Columnistas

El miedo y nosotros

‘La gente siempre está dispuesta a ceder sus libertades cuando tiene miedo’ (Jeffrey Tiel).

La Razón (Edición Impresa) / Édgar Arandia Quiroga

09:20 / 11 de noviembre de 2018

Durante el largo proceso histórico de la humanidad, el miedo ha jugado un papel protagónico. Hábitos de conducta fuertemente arraigados en algunas culturas han cambiado; ideologías enteras se han visto modificadas por el pavor de los ciudadanos. Según algunos estudiosos del tema, desde la perspectiva de fenómeno social, el miedo puede tomar forma a partir de las maneras en que percibimos el mundo. El miedo a la muerte y al olvido funcionan como catalizadores de comportamientos sociales extremos. Así, la conmemoración a las almas errantes o muertos olvidados, conocido como el día de la ñatitas (cráneos humanos), que se conmemora el 8 noviembre, cobró un nuevo impulso después de la masacre del 1 de noviembre de 1979.

Los cientos de muertos, muchos de ellos anónimos, fueron como un detonante para vivificar una ancestral práctica que se la cultivaba para solicitar fecundidad a la Pachamama a través del restablecimiento del jacha ajayu o el alma mundo. El miedo a las sequías y nuestro instinto de sobrevivencia nos hicieron concebir lazos íntimos entre la tierra fecunda y los muertos como semilla, sin que nadie falte al convite de la vida que se regenera. Bolivia todavía en pleno siglo XXI sigue siendo un mundo encantado, en el que no se han perdido las relaciones míticas con los seres sobrenaturales.

Todas las civilizaciones son producto de una larga lucha contra el temor, una estrategia de supervivencia normal en nuestro milenario proceso de adaptación al medio que se expresa cuando nos enfrentamos a situaciones desconocidas, ante objetos, personas y cosas que suponen una amenaza, como las sequías, las inundaciones o terremotos imprevisibles. El miedo es una reacción emocional ante un peligro definido como una tendencia escapar, o alternativamente a inhibirse cuando se acentúa la amenaza.

Según Donald Hedd, el miedo se originaria por una desorganización de estructuras temporales y espaciales neurofisiológicas, debido a cambios súbitos e inesperados de los estímulos, la ausencia de estímulos apropiados o el exceso de estímulos; en tanto que el equilibrio se restablecería mediante la fuga o huida. Hedd clasifica los miedos en i) causados por conflictos —amenaza y daño— (vg. dolor, observación de cadáveres, personas y animales extraños); ii) miedo al déficit sensorial (vg. falta de soporte, oscuridad y soledad); iii) por trastornos sicosomáticos y factores constitucionales.

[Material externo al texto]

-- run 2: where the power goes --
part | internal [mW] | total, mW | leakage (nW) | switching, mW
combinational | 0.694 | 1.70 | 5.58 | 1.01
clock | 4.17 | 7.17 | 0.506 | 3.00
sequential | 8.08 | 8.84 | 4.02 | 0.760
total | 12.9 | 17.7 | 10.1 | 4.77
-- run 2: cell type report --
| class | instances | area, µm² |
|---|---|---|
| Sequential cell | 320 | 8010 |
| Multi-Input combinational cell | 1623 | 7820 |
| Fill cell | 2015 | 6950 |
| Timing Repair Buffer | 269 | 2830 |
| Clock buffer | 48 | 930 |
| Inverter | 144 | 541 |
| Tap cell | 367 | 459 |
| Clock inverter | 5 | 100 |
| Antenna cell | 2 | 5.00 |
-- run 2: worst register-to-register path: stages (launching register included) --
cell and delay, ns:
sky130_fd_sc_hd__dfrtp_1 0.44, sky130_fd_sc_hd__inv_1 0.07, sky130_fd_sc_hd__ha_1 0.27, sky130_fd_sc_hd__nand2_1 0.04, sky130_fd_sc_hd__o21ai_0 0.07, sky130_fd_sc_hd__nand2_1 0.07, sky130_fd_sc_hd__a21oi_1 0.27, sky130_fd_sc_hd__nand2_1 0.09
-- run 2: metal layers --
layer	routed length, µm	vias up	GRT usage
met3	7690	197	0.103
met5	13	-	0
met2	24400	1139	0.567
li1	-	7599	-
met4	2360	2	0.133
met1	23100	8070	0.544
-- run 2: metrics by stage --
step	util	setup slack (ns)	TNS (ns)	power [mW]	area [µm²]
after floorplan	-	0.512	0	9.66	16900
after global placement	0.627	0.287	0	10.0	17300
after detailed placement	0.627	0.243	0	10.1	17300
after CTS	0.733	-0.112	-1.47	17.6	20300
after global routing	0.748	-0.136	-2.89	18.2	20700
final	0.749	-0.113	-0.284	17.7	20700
--- src/rtl/dual_tick_prescaler.sv ---
module dual_tick_prescaler
    import tick_presc_pkg::*;
#(
    parameter int NUM_CH = 2,
    parameter int CNT_W  = 10
) (
    input  logic                         clk,
    input  logic                         rst_n,
    input  logic                         presc_clr,
    input  logic [NUM_CH-1:0][SEL_W-1:0] ch_sel,
    input  logic [NUM_CH-1:0]            ext_pin,
    output logic [NUM_CH-1:0]            cnt_en
);

    logic [NUM_TAPS-1:0] tap_pls;

    presc_divider #(.CNT_W(CNT_W)) u_div (
        .clk       (clk),
        .rst_n     (rst_n),
        .presc_clr (presc_clr),
        .tap_pls   (tap_pls)
    );

    for (genvar c = 0; c < NUM_CH; c++) begin : g_ch
        src_e       mode;
        logic [1:0] tap_idx;
        logic       ext_pls;

        assign mode    = decode_sel(ch_sel[c]);
        assign tap_idx = 2'(ch_sel[c] - 3'd2);

        pin_edge_sync u_pin (
            .clk     (clk),
            .rst_n   (rst_n),
            .pin     (ext_pin[c]),
            .mode    (mode),
            .ext_pls (ext_pls)
        );

        always_comb begin
            unique case (mode)
                SRC_OFF:      cnt_en[c] = 1'b0;
                SRC_SYS:      cnt_en[c] = 1'b1;
                SRC_TAP:      cnt_en[c] = tap_pls[tap_idx];
                SRC_PIN_FALL,
                SRC_PIN_RISE: cnt_en[c] = ext_pls;
                default:      cnt_en[c] = 1'b0;
            endcase
        end

        AST_STOP_QUIET: assert property (@(posedge clk) disable iff (!rst_n)
            ch_sel[c] == 3'd0 |-> !cnt_en[c]);
        AST_SYS_EVERY: assert property (@(posedge clk) disable iff (!rst_n)
            ch_sel[c] == 3'd1 |-> cnt_en[c]);
    end

    if (NUM_CH > 1) begin : g_shared
        AST_SHARED_PHASE: assert property (@(posedge clk) disable iff (!rst_n)
            (ch_sel[0] == ch_sel[1] && ch_sel[0] >= 3'd2 && ch_sel[0] <= 3'd5)
            |-> cnt_en[0] == cnt_en[1]);
    end

endmodule

--- config.mk ---
export PLATFORM = sky130hd
export DESIGN_NAME = dual_tick_prescaler
export DESIGN_NICKNAME = d
export VERILOG_FILES = /design/src/rtl/tick_presc_pkg.sv /design/src/rtl/presc_divider.sv /design/src/rtl/pin_edge_sync.sv /design/src/rtl/dual_tick_prescaler.sv
export SDC_FILE = /design/constraint.sdc
export NUM_CORES = 1
export LEC_CHECK = 0
export BUFFER_PORTS_ARGS = -buffer_cell sky130_fd_sc_hd__buf_2
export CORE_ASPECT_RATIO = 1.5
export CORE_MARGIN = 1.5
export CORE_UTILIZATION = 40
export CTS_BUF_LIST = sky130_fd_sc_hd__clkbuf_4
export CTS_CLUSTER_SIZE = 14
export DETAILED_ROUTE_END_ITERATION = 10
export GPL_TIMING_DRIVEN = 1
export HOLD_SLACK_MARGIN = 0.08
export PLACE_DENSITY = 0.55
export SLEW_MARGIN = 40
export SYNTH_ARGS = -nofsm -noshare
export SYNTH_HDL_FRONTEND = slang
export SYNTH_SLANG_ARGS = --single-unit
export TNS_END_PERCENT = 30
--- constraint.sdc ---
create_clock -name clk -period 3.38 [get_ports clk]
set_input_delay 0.676 -clock clk [delete_from_list [all_inputs] [get_ports clk]]
set_output_delay 0.676 -clock clk [all_outputs]
set_load 0.02 [all_outputs]
--- src/rtl/spi_port_pkg.sv ---
package spi_port_pkg;

    typedef enum logic [1:0] {
        SEL_3W      = 2'b00,
        SEL_4W_IN   = 2'b01,
        SEL_4W_OUT0 = 2'b10,
        SEL_4W_OUT1 = 2'b11
    } sel_mode_e;

    typedef enum logic [1:0] {
        A_CTRL = 2'd0,
        A_DIV  = 2'd1,
        A_DATA = 2'd2,
        A_STAT = 2'd3
    } reg_addr_e;

    // Control register layout, MSB first: sel[5:4], cpha[3], cpol[2], master[1], en[0]
    typedef struct packed {
        sel_mode_e sel;
        logic      cpha;
        logic      cpol;
        logic      master;
        logic      en;
    } ctrl_t;

    // Status layout: ovr[2], modef[1], done[0]
    typedef struct packed {
        logic ovr;
        logic modef;
        logic done;
    } flags_t;

    function automatic logic slave_selected(input sel_mode_e s, input logic nss);
        return (s == SEL_3W) || ((s == SEL_4W_IN) && !nss);
    endfunction

    function automatic logic nss_is_output(input sel_mode_e s);
        return (s == SEL_4W_OUT0) || (s == SEL_4W_OUT1);
    endfunction

endpackage

--- src/rtl/spi_sync.sv ---
module spi_sync #(
    parameter int          W       = 3,
    parameter logic [W-1:0] RST_VAL = '0
) (
    input  logic         clk,
    input  logic         rst,
    input  logic [W-1:0] d,
    output logic [W-1:0] q
);
    for (genvar i = 0; i < W; i++) begin : g_bit
        logic [1:0] st_q;
        always_ff @(posedge clk) begin
            if (rst) st_q <= {2{RST_VAL[i]}};
            else     st_q <= {st_q[0], d[i]};
        end
        assign q[i] = st_q[1];
    end
endmodule

--- src/rtl/spi_mclk.sv ---
module spi_mclk #(
    parameter int DIVW = 8,
    parameter int BITS = 8
) (
    input  logic            clk,
    input  logic            rst,
    input  logic            start,
    input  logic            abort,
    input  logic [DIVW-1:0] div,
    output logic            busy,
    output logic            sck_act,
    output logic            lead,
    output logic            trail,
    output logic            last
);
    localparam int HW = $clog2(2 * BITS);
    localparam logic [HW-1:0] HC_END = HW'(2 * BITS - 1);

    logic [DIVW-1:0] pre_q;
    logic [HW-1:0]   hc_q;
    logic            busy_q;
    logic            act_q;
    logic            tick;

    assign tick    = busy_q && (pre_q == div);
    assign lead    = tick && !hc_q[0];
    assign trail   = tick &&  hc_q[0];
    assign last    = tick && (hc_q == HC_END);
    assign busy    = busy_q;
    assign sck_act = act_q;

    always_ff @(posedge clk) begin
        if (rst || abort) begin
            busy_q <= 1'b0;
            act_q  <= 1'b0;
            pre_q  <= '0;
            hc_q   <= '0;
        end else if (start && !busy_q) begin
            busy_q <= 1'b1;
            act_q  <= 1'b0;
            pre_q  <= '0;
            hc_q   <= '0;
        end else if (busy_q) begin
            if (tick) begin
                pre_q <= '0;
                act_q <= ~act_q;
                hc_q  <= hc_q + 1'b1;
                if (last) busy_q <= 1'b0;
            end else begin
                pre_q <= pre_q + 1'b1;
            end
        end
    end

    // clock sits at its idle phase whenever no transfer runs
    a_r3_idle_phase: assert property (@(posedge clk) disable iff (rst)
        !busy_q |-> !act_q);

    // clock level holds for a whole half period
    a_r2_half_hold: assert property (@(posedge clk) disable iff (rst)
        (busy_q && !tick && !abort) |=> $stable(act_q));

endmodule

--- src/rtl/spi_shift_core.sv ---
module spi_shift_core #(
    parameter int BITS = 8
) (
    input  logic            clk,
    input  logic            rst,
    input  logic            clear,
    input  logic            load,
    input  logic [BITS-1:0] load_val,
    input  logic            sample,
    input  logic            shift,
    input  logic            bit_in,
    output logic            tx_msb,
    output logic [BITS-1:0] rx_word,
    output logic            complete,
    output logic            cnt_zero
);
    localparam int CW = $clog2(BITS);
    localparam logic [CW-1:0] CNT_LAST = CW'(BITS - 1);

    logic [BITS-1:0] tx_q;
    logic [BITS-1:0] rx_q;
    logic [CW-1:0]   cnt_q;

    assign tx_msb   = tx_q[BITS-1];
    assign rx_word  = {rx_q[BITS-2:0], bit_in};
    assign complete = sample && (cnt_q == CNT_LAST);
    assign cnt_zero = (cnt_q == '0);

    always_ff @(posedge clk) begin
        if (rst) begin
            tx_q <= '0;
        end else if (load) begin
            tx_q <= load_val;
        end else if (shift) begin
            tx_q <= {tx_q[BITS-2:0], 1'b0};
        end
    end

    always_ff @(posedge clk) begin
        if (rst || clear) begin
            rx_q  <= '0;
            cnt_q <= '0;
        end else if (sample) begin
            rx_q  <= rx_word;
            cnt_q <= complete ? '0 : cnt_q + 1'b1;
        end
    end

    // transmit byte only moves on a load or shift strobe
    a_r5_tx_hold: assert property (@(posedge clk) disable iff (rst)
        (!load && !shift) |=> $stable(tx_q));

    // a cleared engine restarts its bit count
    a_r6_cnt_clear: assert property (@(posedge clk) disable iff (rst)
        clear |=> (cnt_q == '0));

endmodule

--- src/rtl/spi_port.sv ---
module spi_port
    import spi_port_pkg::*;
#(
    parameter int DW   = 8,
    parameter int DIVW = 8
) (
    input  logic          clk,
    input  logic          rst,
    input  logic          wr_en,
    input  logic          rd_en,
    input  logic [1:0]    addr,
    input  logic [DW-1:0] wdata,
    output logic [DW-1:0] rdata,
    input  logic          sck_i,
    output logic          sck_o,
    output logic          sck_oe,
    input  logic          mosi_i,
    output logic          mosi_o,
    output logic          mosi_oe,
    input  logic          miso_i,
    output logic          miso_o,
    output logic          miso_oe,
    input  logic          nss_i,
    output logic          nss_o,
    output logic          nss_oe,
    output logic          done_o,
    output logic          modef_o,
    output logic          ovr_o
);
    localparam int CTRL_W = $bits(ctrl_t);

    ctrl_t           ctrl_q;
    logic [DIVW-1:0] div_q;
    logic [DW-1:0]   rxbuf_q;
    logic            rxf_q;
    flags_t          flg_q;
    logic            sck_d_q;
    logic            nss_d_q;

    // synchronized bus inputs, order {nss, mosi, sck}
    logic [2:0] sync_q;
    logic       sck_s, mosi_s, nss_s;

    spi_sync #(.W(3), .RST_VAL(3'b100)) i_sync (
        .clk (clk),
        .rst (rst),
        .d   ({nss_i, mosi_i, sck_i}),
        .q   (sync_q)
    );
    assign sck_s  = sync_q[0];
    assign mosi_s = sync_q[1];
    assign nss_s  = sync_q[2];

    always_ff @(posedge clk) begin
        if (rst) begin
            sck_d_q <= 1'b0;
            nss_d_q <= 1'b1;
        end else begin
            sck_d_q <= sck_s;
            nss_d_q <= nss_s;
        end
    end

    logic is_master, is_slave, sel_ok, slave_act;
    logic sck_chg, s_lead, s_trail, nss_fall;
    logic wr_data, rd_data, start, fault;
    logic m_busy, m_act, m_lead, m_trail, m_last;
    logic lead, trail, samp, shft;
    logic tx_msb, complete, cnt_zero, core_clear, core_load, bit_in;
    logic [DW-1:0] rx_word;

    assign is_master = ctrl_q.en && ctrl_q.master;
    assign is_slave  = ctrl_q.en && !ctrl_q.master;
    assign sel_ok    = slave_selected(ctrl_q.sel, nss_s);
    assign slave_act = is_slave && sel_ok;
    assign sck_chg   = sck_s ^ sck_d_q;
    assign s_lead    = slave_act && sck_chg && (sck_s != ctrl_q.cpol);
    assign s_trail   = slave_act && sck_chg && (sck_s == ctrl_q.cpol);
    assign nss_fall  = nss_d_q && !nss_s;

    assign wr_data = wr_en && (reg_addr_e'(addr) == A_DATA);
    assign rd_data = rd_en && (reg_addr_e'(addr) == A_DATA);
    assign start   = is_master && wr_data && !m_busy;
    assign fault   = is_master && (ctrl_q.sel == SEL_4W_IN) && nss_fall;

    spi_mclk #(.DIVW(DIVW), .BITS(DW)) i_mclk (
        .clk     (clk),
        .rst     (rst),
        .start   (start),
        .abort   (fault || !is_master),
        .div     (div_q),
        .busy    (m_busy),
        .sck_act (m_act),
        .lead    (m_lead),
        .trail   (m_trail),
        .last    (m_last)
    );

    assign lead  = is_master ? m_lead  : s_lead;
    assign trail = is_master ? m_trail : s_trail;
    assign samp  = ctrl_q.cpha ? trail : lead;
    assign shft  = ctrl_q.cpha ? (lead && !cnt_zero) : trail;

    assign bit_in     = is_master ? miso_i : mosi_s;
    assign core_load  = wr_data && !(is_master && m_busy);
    assign core_clear = start || !ctrl_q.en || (is_slave && !sel_ok) || fault;

    spi_shift_core #(.BITS(DW)) i_core (
        .clk      (clk),
        .rst      (rst),
        .clear    (core_clear),
        .load     (core_load),
        .load_val (wdata),
        .sample   (samp),
        .shift    (shft),
        .bit_in   (bit_in),
        .tx_msb   (tx_msb),
        .rx_word  (rx_word),
        .complete (complete),
        .cnt_zero (cnt_zero)
    );

    // register file and flags
    always_ff @(posedge clk) begin
        if (rst) begin
            ctrl_q  <= '0;
            div_q   <= '0;
            rxbuf_q <= '0;
            rxf_q   <= 1'b0;
            flg_q   <= '0;
        end else begin
            if (wr_en && reg_addr_e'(addr) == A_CTRL) ctrl_q <= ctrl_t'(wdata[CTRL_W-1:0]);
            if (wr_en && reg_addr_e'(addr) == A_DIV)  div_q  <= wdata[DIVW-1:0];
            if (wr_en && reg_addr_e'(addr) == A_STAT) flg_q  <= flg_q & ~flags_t'(wdata[2:0]);
            if (rd_data) rxf_q <= 1'b0;
            if (complete) begin
                rxbuf_q <= rx_word;
                rxf_q   <= 1'b1;
                if (rxf_q && !rd_data) flg_q.ovr <= 1'b1;
                if (!is_master) flg_q.done <= 1'b1;
            end
            if (m_last && is_master) flg_q.done <= 1'b1;
            if (fault) begin
                ctrl_q.master <= 1'b0;
                flg_q.modef   <= 1'b1;
            end
        end
    end

    always_comb begin
        case (reg_addr_e'(addr))
            A_CTRL:  rdata = DW'(ctrl_q);
            A_DIV:   rdata = DW'(div_q);
            A_DATA:  rdata = rxbuf_q;
            default: rdata = DW'(flg_q);
        endcase
    end

    assign sck_oe  = is_master;
    assign sck_o   = ctrl_q.cpol ^ m_act;
    assign mosi_oe = is_master;
    assign mosi_o  = tx_msb;
    assign miso_oe = slave_act;
    assign miso_o  = tx_msb;
    assign nss_oe  = ctrl_q.en && nss_is_output(ctrl_q.sel);
    assign nss_o   = ctrl_q.sel[0];
    assign done_o  = flg_q.done;
    assign modef_o = flg_q.modef;
    assign ovr_o   = flg_q.ovr;

    // a disabled port never drives MISO
    a_r4_miso_off: assert property (@(posedge clk) disable iff (rst)
        !ctrl_q.en |-> !miso_oe);

    // select fault drops master mode and raises the flag
    a_r7_fault_drop: assert property (@(posedge clk) disable iff (rst)
        fault |=> (!ctrl_q.master && flg_q.modef));

    // deselected four-wire slave keeps its data and buffer
    a_r5_desel_hold: assert property (@(posedge clk) disable iff (rst)
        (is_slave && ctrl_q.sel == SEL_4W_IN && nss_s && !wr_data)
        |=> ($stable(miso_o) && $stable(rxbuf_q)));

    // the final clock edge raises done
    a_r2_done_on_last: assert property (@(posedge clk) disable iff (rst)
        (m_last && is_master) |=> flg_q.done);

endmodule

--- config.mk ---
export PLATFORM = sky130hd
export DESIGN_NAME = spi_port
export DESIGN_NICKNAME = d
export VERILOG_FILES = /design/src/rtl/spi_port_pkg.sv /design/src/rtl/spi_sync.sv /design/src/rtl/spi_mclk.sv /design/src/rtl/spi_shift_core.sv /design/src/rtl/spi_port.sv
export SDC_FILE = /design/constraint.sdc
export NUM_CORES = 1
export LEC_CHECK = 0
export BUFFER_PORTS_ARGS = -buffer_cell sky130_fd_sc_hd__buf_4
export CORE_ASPECT_RATIO = 1.25
export CORE_MARGIN = 8
export CORE_UTILIZATION = 46
export DETAILED_ROUTE_END_ITERATION = 8
export HOLD_SLACK_MARGIN = 0.03
export PLACE_DENSITY = 0.63
export SLEW_MARGIN = 20
export SYNTH_ARGS = -nofsm -noshare
export SYNTH_HDL_FRONTEND = slang
export SYNTH_SLANG_ARGS = --single-unit
--- constraint.sdc ---
create_clock -name clk -period 2.13 [get_ports clk]
set_input_delay 0.426 -clock clk [delete_from_list [all_inputs] [get_ports clk]]
set_output_delay 0.426 -clock clk [all_outputs]
set_load 0.02 [all_outputs]
==> impl_metrics.xml <==
<?xml version="1.0" encoding="UTF-8"?>
<metrics>
  <group name="sta">
    <metric name="min_tclk_post_route" unit="ns">2.01</metric>
    <metric name="worst-slew-pin-transition" unit="ns">0.828</metric>
    <metric name="grt_setup_unrepaired" unit="">no</metric>
    <metric name="setup_tns" unit="ns">0</metric>
    <metric name="final-max-slew-violation-count" unit="">0</metric>
    <metric name="clock-skew-final" unit="ns">0.00820</metric>
    <metric name="max_clock_freq" unit="MHz">498</metric>
    <metric name="worst_hold_slack" unit="ns">0.268</metric>
    <metric name="final-hold-violation-count" unit="">0</metric>
    <metric name="setup_violations" unit="">0</metric>
    <metric name="timing.slew.headroom" unit="%">44.7</metric>
    <metric name="post-route-period-util" unit="%">94.4</metric>
    <metric name="setup_ws" unit="ns">0.120</metric>
  </group>
  <group name="cts">
    <metric name="path_clk_slew" unit="ns">0.07</metric>
    <metric name="clockBufferDepth" unit="">2</metric>
    <metric name="number_of_buffers_added_by_the_clock_tree_synthesis_step" unit="">9</metric>
    <metric name="post_cts_buffers" unit="">0</metric>
    <metric name="root_buffer" unit="">sky130_fd_sc_hd__clkbuf_8</metric>
    <metric name="cts_tree" unit="">done</metric>
    <metric name="clock_insertion_delay_worst_skew" unit="ns">0.34</metric>
    <metric name="htree_num_levels" unit="">3</metric>
    <metric name="clock-sinks" unit="">66</metric>
  </group>
  <group name="final_layout">
    <metric name="multiInputGateArea" unit="mm2">0.00182</metric>
    <metric name="layout.cell_area.non_filler" unit="mm2">0.00387</metric>
    <metric name="layout.nets" unit="">431</metric>
    <metric name="final-seq-area" unit="mm2">0.00132</metric>
    <metric name="filler_cell_count" unit="">656</metric>
    <metric name="antenna_diode_count" unit="">0</metric>
    <metric name="post_route_cells_drive_above_1_share" unit="%">22.6</metric>
    <metric name="area_growth_syn_to_layout" unit="%">17.9</metric>
  </group>
  <group name="logic_synthesis">
    <metric name="syn_inst" unit="">365</metric>
    <metric name="post_synth_num_cell_types" unit="">51</metric>
    <metric name="seq_area_frac_synth" unit="%">40.2</metric>
    <metric name="ys_ff_latch" unit="">66</metric>
    <metric name="post-synth-top-count-cell" unit="">sky130_fd_sc_hd__dfxtp_1</metric>
    <metric name="synthesis.area_per_instance" unit="um2">8.99</metric>
    <metric name="synthesis_warning_total" unit="">0</metric>
    <metric name="number_of_flops_mapped_to_enable_cells_by_yosys" unit="">0</metric>
    <metric name="synth_top_flop_cell" unit="">sky130_fd_sc_hd__dfxtp_1</metric>
    <metric name="leading_post_synthesis_cells_by_instance_count" unit="">66 x sky130_fd_sc_hd__dfxtp_1, 34 x sky130_fd_sc_hd__a21oi_1, 28 x sky130_fd_sc_hd__nand2_1, 26 x sky130_fd_sc_hd__nor2_1, 21 x sky130_fd_sc_hd__mux2i_1</metric>
    <metric name="synth_top_cell_by_area" unit="">sky130_fd_sc_hd__dfxtp_1</metric>
    <metric name="netlist.area_leader.share" unit="%">40.2</metric>
    <metric name="synth_async_sr_flop_share" unit="%">0</metric>
    <metric name="yosys-top-cells-area" unit="">sky130_fd_sc_hd__dfxtp_1 40%, sky130_fd_sc_hd__mux2i_1 6.4%, sky130_fd_sc_hd__a21oi_1 5.2%, sky130_fd_sc_hd__xor2_1 3.7%, sky130_fd_sc_hd__nand4_1 3.2%</metric>
    <metric name="mappedNetlistArea" unit="mm2">0.00328</metric>
    <metric name="postSynthNetCount" unit="">388</metric>
  </group>
  <group name="critical_path">
    <metric name="cp_num_cells" unit="">7</metric>
    <metric name="cp-end-kind" unit="">register</metric>
    <metric name="crit_path_end" unit="">i_core.rx_q[0]</metric>
    <metric name="crit_path_start_kind" unit="">register</metric>
    <metric name="timing.critical_path.required" unit="ns">2.33</metric>
    <metric name="timing.reg2reg.setup_slack" unit="ns">0.12</metric>
    <metric name="critical_path.top_delay_family" unit="">compound AO/OA/AOI/OAI gates</metric>
    <metric name="path_buf_inv" unit="">1</metric>
    <metric name="critical_path_arrival" unit="ns">2.20</metric>
    <metric name="slowest_delay" unit="ns">0.44</metric>
    <metric name="crit_chain" unit="">xor2_1, nor2_1, and4_4, a311o_1, buf_12, a21oi_1, nor3_2</metric>
    <metric name="max_fo_critical_path" unit="">18</metric>
    <metric name="crit_path_top_delay_cell" unit="">sky130_fd_sc_hd__a311o_1</metric>
    <metric name="reg_to_reg_endpoint" unit="">i_core.rx_q[0]</metric>
    <metric name="crit_path_start" unit="">div_q[7]</metric>
    <metric name="reg2regPathDepth" unit="">7</metric>
    <metric name="path_class" unit="">register to register</metric>
    <metric name="worstReg2RegStart" unit="">div_q[7]</metric>
  </group>
  <group name="route">
    <metric name="drt_first_pass_iters" unit="">4</metric>
    <metric name="antenna_left" unit="">0</metric>
    <metric name="drc" unit="">0</metric>
    <metric name="drt_wl_total" unit="um">8420</metric>
    <metric name="via_count" unit="">2782</metric>
    <metric name="detail_route.vias_per_cell" unit="">5.54</metric>
    <metric name="wl_per_cell" unit="um">16.8</metric>
    <metric name="drt_iter0_drc" unit="">131</metric>
  </group>
  <group name="hold_path">
    <metric name="path_type_of_the_worst_min_delay_path" unit="">input port to register</metric>
    <metric name="hold_path.startpoint" unit="">nss_i</metric>
  </group>
  <group name="placement">
    <metric name="gp_routability_congestion" unit="">0.921</metric>
    <metric name="dp_hpwl" unit="um">6230</metric>
    <metric name="io_buffer_count" unit="">36</metric>
    <metric name="placed_area" unit="mm2">0.00371</metric>
    <metric name="pre_cts_slack" unit="ns">-0.0550</metric>
  </group>
  <group name="global_routing">
    <metric name="grt_max_degree" unit="">24</metric>
    <metric name="globalRoute.totalOverflow" unit="">0</metric>
    <metric name="globalRoute.busiestLayer" unit="">met2</metric>
    <metric name="groute.layer.met3.usage" unit="%">4.74</metric>
    <metric name="grt_pass1_vias" unit="">2699</metric>
    <metric name="grt_first_pass_wirelength" unit="um">13800</metric>
    <metric name="grt.met1_usage" unit="%">20.2</metric>
    <metric name="grt.met2_usage" unit="%">28.2</metric>
    <metric name="global_route.usage.total" unit="%">16.9</metric>
    <metric name="antenna_found_initial" unit="">0</metric>
  </group>
  <group name="die">
    <metric name="io-pin-count" unit="">37</metric>
    <metric name="initial_core_util" unit="%">47.3</metric>
    <metric name="design.die.area" unit="mm2">0.0101</metric>
    <metric name="chipHeight" unit="um">110</metric>
    <metric name="core" unit="mm2">0.00693</metric>
    <metric name="die_width" unit="um">91.6</metric>
    <metric name="fp-row-count" unit="">34</metric>
  </group>
  <group name="power">
    <metric name="design_power_total" unit="W">0.00237</metric>
    <metric name="irDropWorstVdd" unit="V">0.000442</metric>
    <metric name="pwr_density_cell" unit="mW/mm2">611</metric>
    <metric name="power.leakage" unit="nW">1.50</metric>
  </group>
  <group name="status">
    <metric name="run_status" unit="">finished, final reports clean</metric>
  </group>
  <group name="run">
    <metric name="cap_violations" unit="">0</metric>
  </group>
</metrics>
[final cells by class]
class | instances | area share (%)
multi-input cells | 267 | 47.1
flip-flops and latches | 66 | 34.1
repair buffers | 56 | 11.2
clock buffers | 11 | 3.39
well taps | 90 | 2.91
inverters | 8 | 0.775
clock inverters | 4 | 0.517
[how the worst min path moves through the flow]
stage                         endpoint  slack, ns  depth (start not counted)
6_report       i_sync.g_bit[2].st_q[0]       0.27                          2
5_1_grt        i_sync.g_bit[2].st_q[0]       0.26                          2
4_1_cts        i_sync.g_bit[2].st_q[0]       0.25                          2
3_5_place_dp   i_sync.g_bit[2].st_q[1]       0.40                          1
3_3_place_gp   i_sync.g_bit[2].st_q[1]       0.39                          1
2_1_floorplan  i_sync.g_bit[2].st_q[1]       0.39                          1
[worst reg2reg max path, stage by stage (launching register included)]
cell and delay [ns]:
sky130_fd_sc_hd__dfxtp_1 0.38, sky130_fd_sc_hd__xor2_1 0.26, sky130_fd_sc_hd__nor2_1 0.10, sky130_fd_sc_hd__and4_4 0.27, sky130_fd_sc_hd__a311o_1 0.44, sky130_fd_sc_hd__buf_12 0.18, sky130_fd_sc_hd__a21oi_1 0.18, sky130_fd_sc_hd__nor3_2 0.06
[flip-flops by register name (all words and copies together) (netlist names), 4 cells and up]
name and flops:
div_q 8, i_core.tx_q 8, i_mclk.pre_q 8, rxbuf_q 8, i_core.rx_q 7, i_sync.g_bit.st_q 6
ctrl_q 5, i_mclk.hc_q 4
[kinds of logic after synthesis]
family	after synthesis	synth area share [%]
and+or+nand+nor	137	22.5
AOI/OAI and AO/OA	81	16.9
DFF	66	40.2
buffers and inverters	32	4.53
muxes	26	9.15
xor gates and xnor gates	18	4.80
adders and majority gates	5	1.91
[metal layers]
layer,vias to the layer above,routed length [um]
li1,1388,-
met1,1307,3820
met2,68,4060
met3,19,369
met4,0,175
met5,-,0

El miedo genera tensión en nosotros cuando se activan las señales de alarma, el ritmo cardiaco se acelera, aumenta la sudoración, aumenta la presión arterial y ante una amenaza inminente de tortura o dolor intenso desconocido. La muestra más dramática de estos efectos fisiológicos es la imposibilidad de contener la orina.

Sumada a todos estos factores, la inseguridad en las urbes produce el miedo colectivo y moviliza a la ciudadanía. El pavor colectivo hace que afloren los mejores sentimientos solidarios del ser humano, y éstos pueden ser canalizados por los medios de comunicación y manipulados por grupos de poder y gobiernos a través de la táctica publicitaria. Cuando ya estamos sumergidos en un año preelectoral, los estrategas del marketing político apelarán a estos conocimientos para incidir en la conciencia de los potenciales votantes y favorecer a sus clientes; para eso no existe la ética, todo vale. Generar miedo y desconfianza contra un candidato es la artillería más conocida; sin embargo, a veces sucede lo imprevisto.

Hoy vivimos en una sociedad obsesionada con la seguridad y más temerosa: asaltos, secuestros, robos, locos armados disparando contra multitudes, cámaras en todas partes, casas con perros y alarmas. Toda esta cadena de amenazas induce a perder el horizonte ideológico en una sociedad en ciernes de un acto electoral, y como afirmó hace 16 años atrás Jeffrey Tiel (analista de ética militar): “la gente siempre está dispuesta a ceder sus libertades cuando tiene miedo”. Eso nos suena conocido, y los asesores de marketing político de Jair Bolsonaro en Brasil lo sabían muy bien.

En nuestro patio boliviano, algunos candidatos copiones ya están apelando a esta fórmula. Entre ellos el exvicepresidente Víctor Hugo Cárdenas, quien emite discursos de pastor evangélico. Para tener un discurso que se desmarque del oficialismo ha desterrado al limbo a la Pachamama y a la corriente katarista de su línea. Pronto saltarán otros haciendo algo parecido, pero habrá que recordarles que Bolivia no es Brasil ni Estados Unidos.